Enrique Anderson Imbert.

domingo, 3 de enero de 2010

Lea, lea... que es gratis.


No veo nada. Resulta difícil moverse entre el tumulto. Navidad. Puede ser cualquier centro comercial. Planta Baja. Sección de juguetes. Por los altavoces es probable que esté sonando un artista nacional o internacional de éxito. Es irreconocible. Las voces, el constante ir y venir de carros, una niña vivaracha y feliz que canta villancicos, dos matrimonios que parecen discutir quién se lleva el último juguete de la estantería.

Intento abrirme paso. ¡Qué calor! Me duelen los pies. ¡Malditos tacones! Pasillo 5. Juegos de mesa. No, no está. Da igual. No voy a buscarlo. Salgamos de aquí. Por ahí. Electro-hogar.

Señoras a la derecha. A la izquierda, más pasillos. Un carro que se cruza. Un anciano perdido parece buscar una cara familiar que le pueda acompañar a un lugar más tranquilo. Todo recto. No puedo continuar. Un grupo de mujeres se arremolina junto a lo que parece una cafetera. No, no está George Clooney.

El vocerío es incesante. Una chica joven hace cafés en el pequeño electrodoméstico. Es el nuevo modelo. Ya a la venta. Lineal. Rojo. Negro. Las cápsulas utilizadas se acumulan en un lateral junto a los vasos usados. Pañuelos. Servilletas. Manchas de café. Señoras que estiran su cuello para ver mejor. Cadenas de oro. Su turno. Alguien se ha colado.
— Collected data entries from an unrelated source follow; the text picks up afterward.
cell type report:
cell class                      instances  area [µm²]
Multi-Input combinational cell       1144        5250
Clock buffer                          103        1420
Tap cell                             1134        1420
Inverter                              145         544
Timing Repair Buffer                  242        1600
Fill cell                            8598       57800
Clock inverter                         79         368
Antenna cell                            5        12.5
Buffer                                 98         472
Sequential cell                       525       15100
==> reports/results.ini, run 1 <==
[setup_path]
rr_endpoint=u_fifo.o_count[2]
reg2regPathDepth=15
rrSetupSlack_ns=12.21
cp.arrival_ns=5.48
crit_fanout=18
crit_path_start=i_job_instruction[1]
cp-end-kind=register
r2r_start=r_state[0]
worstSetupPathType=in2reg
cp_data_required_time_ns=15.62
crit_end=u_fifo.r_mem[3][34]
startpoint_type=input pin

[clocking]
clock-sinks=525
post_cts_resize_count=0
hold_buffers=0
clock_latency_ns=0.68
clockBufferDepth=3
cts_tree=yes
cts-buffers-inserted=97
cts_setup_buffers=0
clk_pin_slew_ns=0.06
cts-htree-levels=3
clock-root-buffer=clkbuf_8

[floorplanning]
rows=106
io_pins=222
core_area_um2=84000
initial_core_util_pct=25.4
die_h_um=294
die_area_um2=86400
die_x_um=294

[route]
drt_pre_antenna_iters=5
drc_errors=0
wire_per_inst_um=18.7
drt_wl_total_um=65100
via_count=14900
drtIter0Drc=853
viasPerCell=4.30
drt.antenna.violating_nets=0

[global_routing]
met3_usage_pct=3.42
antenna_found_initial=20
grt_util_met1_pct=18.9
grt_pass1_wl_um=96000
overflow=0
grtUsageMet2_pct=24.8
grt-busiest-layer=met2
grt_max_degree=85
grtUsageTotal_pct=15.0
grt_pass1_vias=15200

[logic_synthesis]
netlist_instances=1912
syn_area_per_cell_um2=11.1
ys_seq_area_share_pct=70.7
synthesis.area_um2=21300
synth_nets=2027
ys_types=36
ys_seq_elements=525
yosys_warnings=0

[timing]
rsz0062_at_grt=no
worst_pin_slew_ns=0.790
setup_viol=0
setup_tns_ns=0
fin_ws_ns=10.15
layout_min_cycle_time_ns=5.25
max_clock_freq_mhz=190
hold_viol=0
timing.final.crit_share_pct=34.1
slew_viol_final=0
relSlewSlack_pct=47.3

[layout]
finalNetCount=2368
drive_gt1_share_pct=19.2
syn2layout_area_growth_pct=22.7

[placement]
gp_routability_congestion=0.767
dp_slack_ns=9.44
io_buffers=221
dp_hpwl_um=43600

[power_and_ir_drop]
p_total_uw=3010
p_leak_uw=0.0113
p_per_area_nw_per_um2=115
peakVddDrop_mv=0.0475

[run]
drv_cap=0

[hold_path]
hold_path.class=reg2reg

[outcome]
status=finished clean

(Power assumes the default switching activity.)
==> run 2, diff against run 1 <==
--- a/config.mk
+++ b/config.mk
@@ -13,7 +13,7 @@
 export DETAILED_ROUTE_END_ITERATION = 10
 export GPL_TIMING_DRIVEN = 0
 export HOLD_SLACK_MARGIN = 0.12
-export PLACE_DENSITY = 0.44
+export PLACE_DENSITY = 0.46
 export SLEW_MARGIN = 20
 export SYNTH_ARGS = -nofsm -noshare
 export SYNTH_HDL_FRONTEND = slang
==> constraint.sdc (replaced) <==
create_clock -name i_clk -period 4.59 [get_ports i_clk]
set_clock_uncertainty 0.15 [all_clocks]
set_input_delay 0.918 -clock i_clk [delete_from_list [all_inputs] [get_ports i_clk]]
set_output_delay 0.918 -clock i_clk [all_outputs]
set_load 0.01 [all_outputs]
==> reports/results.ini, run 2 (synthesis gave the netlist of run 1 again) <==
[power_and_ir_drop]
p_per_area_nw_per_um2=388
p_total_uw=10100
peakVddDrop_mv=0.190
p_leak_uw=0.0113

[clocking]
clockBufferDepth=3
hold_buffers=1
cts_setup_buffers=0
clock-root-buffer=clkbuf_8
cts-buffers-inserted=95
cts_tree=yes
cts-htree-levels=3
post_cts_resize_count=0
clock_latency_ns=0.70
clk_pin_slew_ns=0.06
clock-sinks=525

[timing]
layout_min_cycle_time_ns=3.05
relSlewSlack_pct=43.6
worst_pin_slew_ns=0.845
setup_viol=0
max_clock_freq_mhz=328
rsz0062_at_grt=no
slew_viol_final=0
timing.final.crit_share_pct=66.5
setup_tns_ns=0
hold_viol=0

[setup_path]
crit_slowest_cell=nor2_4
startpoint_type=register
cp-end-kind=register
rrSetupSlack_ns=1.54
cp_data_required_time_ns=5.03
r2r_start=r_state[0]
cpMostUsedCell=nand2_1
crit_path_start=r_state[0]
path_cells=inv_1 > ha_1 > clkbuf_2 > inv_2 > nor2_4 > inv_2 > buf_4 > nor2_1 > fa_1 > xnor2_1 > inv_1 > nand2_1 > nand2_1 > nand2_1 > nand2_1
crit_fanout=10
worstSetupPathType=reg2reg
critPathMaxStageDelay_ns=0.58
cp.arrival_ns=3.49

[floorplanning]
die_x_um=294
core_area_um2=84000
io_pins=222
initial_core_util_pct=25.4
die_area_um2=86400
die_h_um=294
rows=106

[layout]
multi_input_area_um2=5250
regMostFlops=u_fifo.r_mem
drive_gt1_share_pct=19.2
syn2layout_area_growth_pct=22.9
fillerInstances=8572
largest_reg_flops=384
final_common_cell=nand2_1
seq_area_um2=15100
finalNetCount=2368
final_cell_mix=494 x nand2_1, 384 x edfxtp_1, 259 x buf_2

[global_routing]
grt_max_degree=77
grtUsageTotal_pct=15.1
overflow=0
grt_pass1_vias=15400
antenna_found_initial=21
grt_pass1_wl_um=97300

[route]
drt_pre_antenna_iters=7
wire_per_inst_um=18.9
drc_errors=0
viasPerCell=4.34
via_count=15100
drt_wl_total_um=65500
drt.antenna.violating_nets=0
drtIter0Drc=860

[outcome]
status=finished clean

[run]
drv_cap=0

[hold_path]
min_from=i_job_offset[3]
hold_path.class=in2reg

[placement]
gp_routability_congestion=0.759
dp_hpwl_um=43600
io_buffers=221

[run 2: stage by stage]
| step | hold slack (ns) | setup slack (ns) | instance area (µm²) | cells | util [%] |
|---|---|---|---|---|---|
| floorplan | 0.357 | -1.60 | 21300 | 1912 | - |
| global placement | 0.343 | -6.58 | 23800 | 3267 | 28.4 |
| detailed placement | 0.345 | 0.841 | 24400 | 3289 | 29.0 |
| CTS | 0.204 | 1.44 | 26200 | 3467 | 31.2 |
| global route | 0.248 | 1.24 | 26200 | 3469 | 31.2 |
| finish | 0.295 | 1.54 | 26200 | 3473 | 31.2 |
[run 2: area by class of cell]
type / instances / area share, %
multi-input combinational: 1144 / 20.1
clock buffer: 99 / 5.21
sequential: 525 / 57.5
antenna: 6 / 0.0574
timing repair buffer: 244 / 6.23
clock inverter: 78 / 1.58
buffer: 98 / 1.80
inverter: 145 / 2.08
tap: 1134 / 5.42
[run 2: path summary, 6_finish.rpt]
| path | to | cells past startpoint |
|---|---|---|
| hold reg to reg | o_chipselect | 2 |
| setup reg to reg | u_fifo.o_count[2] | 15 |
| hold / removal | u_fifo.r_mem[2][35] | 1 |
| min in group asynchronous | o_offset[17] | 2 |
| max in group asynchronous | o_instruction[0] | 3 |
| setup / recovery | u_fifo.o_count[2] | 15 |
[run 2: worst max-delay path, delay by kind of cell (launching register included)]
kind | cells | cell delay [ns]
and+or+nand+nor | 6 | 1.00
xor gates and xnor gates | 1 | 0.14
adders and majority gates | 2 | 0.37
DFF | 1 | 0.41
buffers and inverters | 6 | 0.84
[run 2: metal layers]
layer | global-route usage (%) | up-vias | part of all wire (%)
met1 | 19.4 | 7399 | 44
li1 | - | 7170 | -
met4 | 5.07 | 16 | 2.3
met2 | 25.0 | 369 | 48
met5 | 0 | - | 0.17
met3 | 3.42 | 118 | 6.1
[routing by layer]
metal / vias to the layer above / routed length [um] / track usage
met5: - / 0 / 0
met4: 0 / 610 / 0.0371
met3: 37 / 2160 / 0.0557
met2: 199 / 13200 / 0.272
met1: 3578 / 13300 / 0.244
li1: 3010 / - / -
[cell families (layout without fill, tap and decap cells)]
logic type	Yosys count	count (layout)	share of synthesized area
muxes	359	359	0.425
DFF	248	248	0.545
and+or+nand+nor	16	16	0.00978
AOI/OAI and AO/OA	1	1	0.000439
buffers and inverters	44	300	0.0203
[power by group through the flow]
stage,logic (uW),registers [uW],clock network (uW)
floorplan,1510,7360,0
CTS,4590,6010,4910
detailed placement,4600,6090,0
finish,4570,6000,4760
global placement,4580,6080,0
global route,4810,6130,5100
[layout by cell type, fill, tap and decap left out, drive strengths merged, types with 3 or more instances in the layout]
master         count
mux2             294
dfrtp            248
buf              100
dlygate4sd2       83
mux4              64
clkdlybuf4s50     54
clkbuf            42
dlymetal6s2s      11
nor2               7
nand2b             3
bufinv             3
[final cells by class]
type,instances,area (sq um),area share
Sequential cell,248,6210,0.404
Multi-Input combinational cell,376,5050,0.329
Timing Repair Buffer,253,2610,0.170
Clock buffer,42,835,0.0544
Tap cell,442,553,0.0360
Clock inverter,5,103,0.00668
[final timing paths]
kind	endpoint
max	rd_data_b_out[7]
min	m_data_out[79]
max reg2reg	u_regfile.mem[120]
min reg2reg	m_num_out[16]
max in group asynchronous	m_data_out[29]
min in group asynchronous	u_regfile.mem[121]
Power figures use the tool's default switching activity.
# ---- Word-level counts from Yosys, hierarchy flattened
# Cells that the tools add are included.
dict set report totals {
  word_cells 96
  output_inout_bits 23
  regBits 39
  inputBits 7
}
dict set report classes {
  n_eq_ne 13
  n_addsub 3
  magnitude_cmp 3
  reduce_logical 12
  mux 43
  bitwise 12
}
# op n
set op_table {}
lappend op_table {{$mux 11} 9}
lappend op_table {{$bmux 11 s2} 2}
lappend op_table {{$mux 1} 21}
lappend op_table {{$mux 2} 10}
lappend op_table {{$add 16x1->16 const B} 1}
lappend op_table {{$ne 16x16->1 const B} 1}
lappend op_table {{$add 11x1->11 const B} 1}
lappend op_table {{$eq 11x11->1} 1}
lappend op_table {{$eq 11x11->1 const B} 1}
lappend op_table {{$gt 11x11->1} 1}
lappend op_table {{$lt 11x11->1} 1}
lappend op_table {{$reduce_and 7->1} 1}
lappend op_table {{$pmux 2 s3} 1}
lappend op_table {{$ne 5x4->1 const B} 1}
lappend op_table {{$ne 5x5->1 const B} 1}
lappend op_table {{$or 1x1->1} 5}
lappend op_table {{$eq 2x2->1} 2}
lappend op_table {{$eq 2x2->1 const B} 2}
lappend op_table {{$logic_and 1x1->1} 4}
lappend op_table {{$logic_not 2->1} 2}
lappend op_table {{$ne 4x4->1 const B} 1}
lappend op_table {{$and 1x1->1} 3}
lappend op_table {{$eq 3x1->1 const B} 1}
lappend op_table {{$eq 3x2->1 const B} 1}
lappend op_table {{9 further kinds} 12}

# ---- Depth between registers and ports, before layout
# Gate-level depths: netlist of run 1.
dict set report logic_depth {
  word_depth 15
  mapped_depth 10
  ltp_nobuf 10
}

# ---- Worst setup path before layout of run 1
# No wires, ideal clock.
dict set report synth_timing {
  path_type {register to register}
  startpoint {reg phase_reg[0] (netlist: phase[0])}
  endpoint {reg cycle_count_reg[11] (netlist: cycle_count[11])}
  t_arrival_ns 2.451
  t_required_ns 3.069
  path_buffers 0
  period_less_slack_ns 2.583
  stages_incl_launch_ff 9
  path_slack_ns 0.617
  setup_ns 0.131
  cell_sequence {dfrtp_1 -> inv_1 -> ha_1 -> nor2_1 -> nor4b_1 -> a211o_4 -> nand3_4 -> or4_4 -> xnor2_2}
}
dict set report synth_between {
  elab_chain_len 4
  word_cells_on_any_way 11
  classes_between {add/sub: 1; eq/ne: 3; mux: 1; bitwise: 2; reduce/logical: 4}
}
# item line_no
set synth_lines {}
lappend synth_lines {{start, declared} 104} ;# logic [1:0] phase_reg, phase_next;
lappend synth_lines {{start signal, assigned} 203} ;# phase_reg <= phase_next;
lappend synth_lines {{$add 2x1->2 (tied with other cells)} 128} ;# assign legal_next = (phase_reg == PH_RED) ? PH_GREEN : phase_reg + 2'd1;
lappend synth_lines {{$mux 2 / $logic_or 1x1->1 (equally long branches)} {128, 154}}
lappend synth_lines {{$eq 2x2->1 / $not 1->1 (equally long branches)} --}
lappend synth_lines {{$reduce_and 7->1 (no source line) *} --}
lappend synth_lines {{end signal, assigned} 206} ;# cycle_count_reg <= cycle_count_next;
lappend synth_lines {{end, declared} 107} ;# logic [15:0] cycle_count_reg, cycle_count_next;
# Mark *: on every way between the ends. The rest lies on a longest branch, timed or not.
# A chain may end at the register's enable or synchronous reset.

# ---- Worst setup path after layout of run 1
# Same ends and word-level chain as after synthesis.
**src/rtl/histogram_builder_pkg.sv**
```systemverilog
// Shared histogram definitions: bin count, default word/frame sizes and FSM encodings.
// The cumulative-histogram stage imports this package as well.
package histogram_builder_pkg;
  localparam int HIST_BINS    = 256;
  localparam int HIST_WORD    = 20;
  localparam int FRAME_PIXELS = 800*480;
  localparam int PIPE_STAGES  = 4;

  typedef enum logic [2:0] {
    ST_IDLE  = 3'd0,
    ST_CLEAR = 3'd1,
    ST_ACCUM = 3'd2,
    ST_DRAIN = 3'd3,
    ST_DONE  = 3'd4
  } state_t;
endpackage

```
**src/rtl/histogram_builder_rmw_pipe.sv**
```systemverilog
// Read-modify-write pipeline for one pixel per cycle into the histogram RAM,
// with forwarding from the two most recent writes and a saturating increment.
module hist_rmw_pipe
  import histogram_builder_pkg::*;
#(
  parameter int word_size = HIST_WORD
) (
  input  logic                 iClk,
  input  logic                 iRst,
  input  logic                 iFlush,
  input  logic                 iAcc,
  input  logic [7:0]           iPixel,
  input  logic [word_size-1:0] iQHist,
  output logic [7:0]           oAddrRd,
  output logic                 oWE,
  output logic [7:0]           oAddrWr,
  output logic [word_size-1:0] oDataWr
);
  // [1] read issued, [2] read data back, [3] write now (W1), [4] previous write (W2)
  logic [PIPE_STAGES:1]  vld_pipe;
  logic [7:0]            s1_bin, s2_bin, w2_bin;
  logic [word_size-1:0]  w2_data, base, nxt;

  assign oAddrRd = s1_bin;
  assign oWE     = vld_pipe[3];

  // W2 is needed because the RAM is read-first: the read overlapping W2's write saw stale data
  always_comb begin
    base = iQHist;
    if (vld_pipe[3] && oAddrWr == s2_bin)      base = oDataWr;
    else if (vld_pipe[4] && w2_bin == s2_bin)  base = w2_data;
    nxt = (&base) ? base : base + word_size'(1);
  end

  always_ff @(posedge iClk or posedge iRst) begin
    if (iRst) begin
      vld_pipe <= '0;
      s1_bin   <= '0;
      s2_bin   <= '0;
      oAddrWr  <= '0;
      oDataWr  <= '0;
      w2_bin   <= '0;
      w2_data  <= '0;
    end else if (iFlush) begin
      vld_pipe <= '0;
      s1_bin   <= '0;
      s2_bin   <= '0;
      oAddrWr  <= '0;
      oDataWr  <= '0;
      w2_bin   <= '0;
      w2_data  <= '0;
    end else begin
      vld_pipe <= {vld_pipe[PIPE_STAGES-1:1], iAcc};
      s1_bin   <= iAcc ? iPixel : 8'd0;
      s2_bin   <= s1_bin;
      oAddrWr  <= vld_pipe[2] ? s2_bin : 8'd0;
      oDataWr  <= vld_pipe[2] ? nxt : '0;
      w2_bin   <= oAddrWr;
      w2_data  <= oDataWr;
    end
  end
endmodule

```
**src/rtl/histogram_builder.sv**
```systemverilog
// Histogram RAM writer: clears all bins, accumulates one frame of pixels, then
// holds done until acknowledged.
module histogram_builder
  import histogram_builder_pkg::*;
#(
  parameter int word_size   = HIST_WORD,
  parameter int pixel_count = FRAME_PIXELS,
  parameter int cnt_bits    = 19
) (
  input  logic                 iClk,
  input  logic                 iRst,
  input  logic                 iStart,
  input  logic [7:0]           iPixel,
  input  logic                 iValid,
  output logic                 oReady,
  output logic [7:0]           oAddrRdHist,
  input  logic [word_size-1:0] iQHist,
  output logic [7:0]           oAddrWrHist,
  output logic [word_size-1:0] oDataWrHist,
  output logic                 oWE,
  output logic                 oBusy,
  output logic                 oDone,
  input  logic                 iDoneAck
);
  state_t                state;
  logic [7:0]            clr_addr;
  logic [cnt_bits-1:0]   cnt;
  logic [1:0]            drain;
  logic                  accept, clr_we, p_we;
  logic [7:0]            p_addr;
  logic [word_size-1:0]  p_data;

  assign oReady = (state == ST_ACCUM) && (cnt < cnt_bits'(pixel_count));
  assign accept = iValid & oReady;
  assign oBusy  = (state == ST_CLEAR) || (state == ST_ACCUM) || (state == ST_DRAIN);
  assign oDone  = (state == ST_DONE);
  assign clr_we = (state == ST_CLEAR);

  // Clear writes and pipeline writes never overlap: iStart flushes the pipe before CLEAR.
  assign oWE         = clr_we | p_we;
  assign oAddrWrHist = clr_we ? clr_addr : p_addr;
  assign oDataWrHist = clr_we ? '0 : p_data;

  hist_rmw_pipe #(.word_size(word_size)) u_pipe (
    .iClk    (iClk),
    .iRst    (iRst),
    .iFlush  (iStart),
    .iAcc    (accept),
    .iPixel  (iPixel),
    .iQHist  (iQHist),
    .oAddrRd (oAddrRdHist),
    .oWE     (p_we),
    .oAddrWr (p_addr),
    .oDataWr (p_data)
  );

  always_ff @(posedge iClk or posedge iRst) begin
    if (iRst) begin
      state    <= ST_IDLE;
      clr_addr <= '0;
      cnt      <= '0;
      drain    <= '0;
    end else if (iStart) begin
      state    <= ST_CLEAR;
      clr_addr <= '0;
      cnt      <= '0;
      drain    <= '0;
    end else begin
      case (state)
        ST_IDLE: ;
        ST_CLEAR: begin
          clr_addr <= clr_addr + 8'd1;
          if (clr_addr == 8'hFF) state <= ST_ACCUM;
        end
        ST_ACCUM: if (accept) begin
          cnt <= cnt + cnt_bits'(1);
          if (cnt == cnt_bits'(pixel_count - 1)) begin
            state <= ST_DRAIN;
            drain <= '0;
          end
        end
        // three cycles lets the last pixel's write issue before done rises
        ST_DRAIN: begin
          drain <= drain + 2'd1;
          if (drain == 2'd2) state <= ST_DONE;
        end
        ST_DONE: if (iDoneAck) state <= ST_IDLE;
        default: state <= ST_IDLE;
      endcase
    end
  end
endmodule

```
Han pasado tan sólo unos segundos. Una eternidad. El rumor se vuelve apabullante. ¿Qué ocurre? La gente comienza a perder su identidad propia. Todos me parecen iguales. No distingo entre chaquetas de plumas y abrigos de piel, entre tintes rubios y cobrizos. El grupo crece por momentos. Los carros son abandonados a su suerte.

Cafés gratis. Muestra comercial creo que lo llaman los publicistas y expertos en marketing. Pruébelo, es gratuito. Cómprelo. No encontrará estas fiestas nada mejor. Regálelo. Regáleselo. No importa. Sólo cómprelo.

- ¿Antonia, no te dijo el médico que no podías tomar café?
- Mujer, un día es un día.

Quiero alejarme. Los brazos se alargan. Varias manos, seis, quizá siete, luchan por abrirse paso y alcanzar un café. Un estimulante sin coste alguno. ¿Está bueno? No les da tiempo a degustarlo. Lo ingieren con prontitud. Quema. No importa. Es gratis. Quizá vayan a por otro, les ha sabido a poco. Ya que es gratis.

¿Qué tendrá esa palabra que hace perder los estribos de ese modo a algunas personas? Dejan a un lado su integridad para acaparar con enormes ansias, a montones si es preciso, todo aquello que se ofrece bajo la etiqueta de gratuito. No importa la identidad y coste del regalo. Tampoco importa si lo necesitas o no. Caramelos, pasteles, panfletos, bolígrafos, un póster, la gorra de un partido político al que nunca pensó votar. Todo vale, si es gratis.

Estoy a salvo. Escaleras mecánicas. Sótano. El caos queda arriba. Pienso, luego existo.